BEGIN Extracted data
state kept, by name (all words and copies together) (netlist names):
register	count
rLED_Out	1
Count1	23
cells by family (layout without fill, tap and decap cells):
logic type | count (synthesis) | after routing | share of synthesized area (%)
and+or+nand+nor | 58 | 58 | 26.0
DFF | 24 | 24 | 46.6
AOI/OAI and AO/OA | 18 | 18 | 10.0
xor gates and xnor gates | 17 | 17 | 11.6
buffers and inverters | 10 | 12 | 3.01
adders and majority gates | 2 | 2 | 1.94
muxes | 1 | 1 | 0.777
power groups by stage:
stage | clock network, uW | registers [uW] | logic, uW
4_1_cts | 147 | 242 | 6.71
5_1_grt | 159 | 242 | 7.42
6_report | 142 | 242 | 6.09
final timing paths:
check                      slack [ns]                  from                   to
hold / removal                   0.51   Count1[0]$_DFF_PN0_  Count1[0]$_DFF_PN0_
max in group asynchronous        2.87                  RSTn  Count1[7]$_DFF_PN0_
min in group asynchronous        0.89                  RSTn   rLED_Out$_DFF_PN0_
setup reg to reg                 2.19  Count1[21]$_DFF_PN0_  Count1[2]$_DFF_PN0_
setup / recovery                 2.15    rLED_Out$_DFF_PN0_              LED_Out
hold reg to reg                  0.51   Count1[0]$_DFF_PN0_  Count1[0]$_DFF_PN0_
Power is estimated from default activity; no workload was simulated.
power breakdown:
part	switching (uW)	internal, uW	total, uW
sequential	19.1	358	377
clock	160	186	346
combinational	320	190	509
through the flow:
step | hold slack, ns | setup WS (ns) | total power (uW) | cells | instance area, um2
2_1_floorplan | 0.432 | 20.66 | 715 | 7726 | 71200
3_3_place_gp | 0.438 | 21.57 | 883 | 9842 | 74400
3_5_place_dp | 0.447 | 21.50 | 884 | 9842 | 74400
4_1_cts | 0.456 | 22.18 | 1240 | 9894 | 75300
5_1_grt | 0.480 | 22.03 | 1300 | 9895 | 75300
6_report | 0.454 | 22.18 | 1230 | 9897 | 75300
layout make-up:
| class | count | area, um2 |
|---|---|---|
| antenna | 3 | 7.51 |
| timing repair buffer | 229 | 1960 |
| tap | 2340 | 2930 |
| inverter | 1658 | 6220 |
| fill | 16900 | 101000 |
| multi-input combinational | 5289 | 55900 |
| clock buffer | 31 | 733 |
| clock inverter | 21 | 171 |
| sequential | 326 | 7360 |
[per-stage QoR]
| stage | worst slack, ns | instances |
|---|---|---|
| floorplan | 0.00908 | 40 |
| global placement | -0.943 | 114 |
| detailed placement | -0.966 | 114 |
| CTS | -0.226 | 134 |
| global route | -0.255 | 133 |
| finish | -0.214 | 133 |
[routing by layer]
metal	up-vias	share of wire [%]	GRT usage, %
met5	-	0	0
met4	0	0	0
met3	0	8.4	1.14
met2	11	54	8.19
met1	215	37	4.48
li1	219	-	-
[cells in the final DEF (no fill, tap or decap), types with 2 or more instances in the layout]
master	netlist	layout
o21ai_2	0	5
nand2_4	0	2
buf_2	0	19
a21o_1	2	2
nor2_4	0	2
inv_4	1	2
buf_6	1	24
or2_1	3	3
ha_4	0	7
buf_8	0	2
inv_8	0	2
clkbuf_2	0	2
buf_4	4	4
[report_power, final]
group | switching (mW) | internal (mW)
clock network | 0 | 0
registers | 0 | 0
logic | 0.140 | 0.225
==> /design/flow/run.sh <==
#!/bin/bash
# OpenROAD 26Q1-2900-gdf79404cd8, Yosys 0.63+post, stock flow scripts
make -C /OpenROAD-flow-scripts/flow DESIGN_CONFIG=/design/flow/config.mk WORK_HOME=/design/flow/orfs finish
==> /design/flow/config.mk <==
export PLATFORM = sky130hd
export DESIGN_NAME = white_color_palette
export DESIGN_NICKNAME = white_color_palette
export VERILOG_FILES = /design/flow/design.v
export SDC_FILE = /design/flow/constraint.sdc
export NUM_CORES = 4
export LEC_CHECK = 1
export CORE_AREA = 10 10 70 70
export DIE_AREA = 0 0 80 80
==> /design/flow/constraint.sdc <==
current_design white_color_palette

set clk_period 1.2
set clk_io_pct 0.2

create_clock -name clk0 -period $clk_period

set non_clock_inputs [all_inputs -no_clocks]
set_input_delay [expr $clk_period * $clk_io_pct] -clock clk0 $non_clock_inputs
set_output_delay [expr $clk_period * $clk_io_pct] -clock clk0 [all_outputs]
END Extracted data
> **Exercise instructions**
Determine the number of lines in the listing that contain the string "decap". Write that number and nothing else.

> **Task answer**
2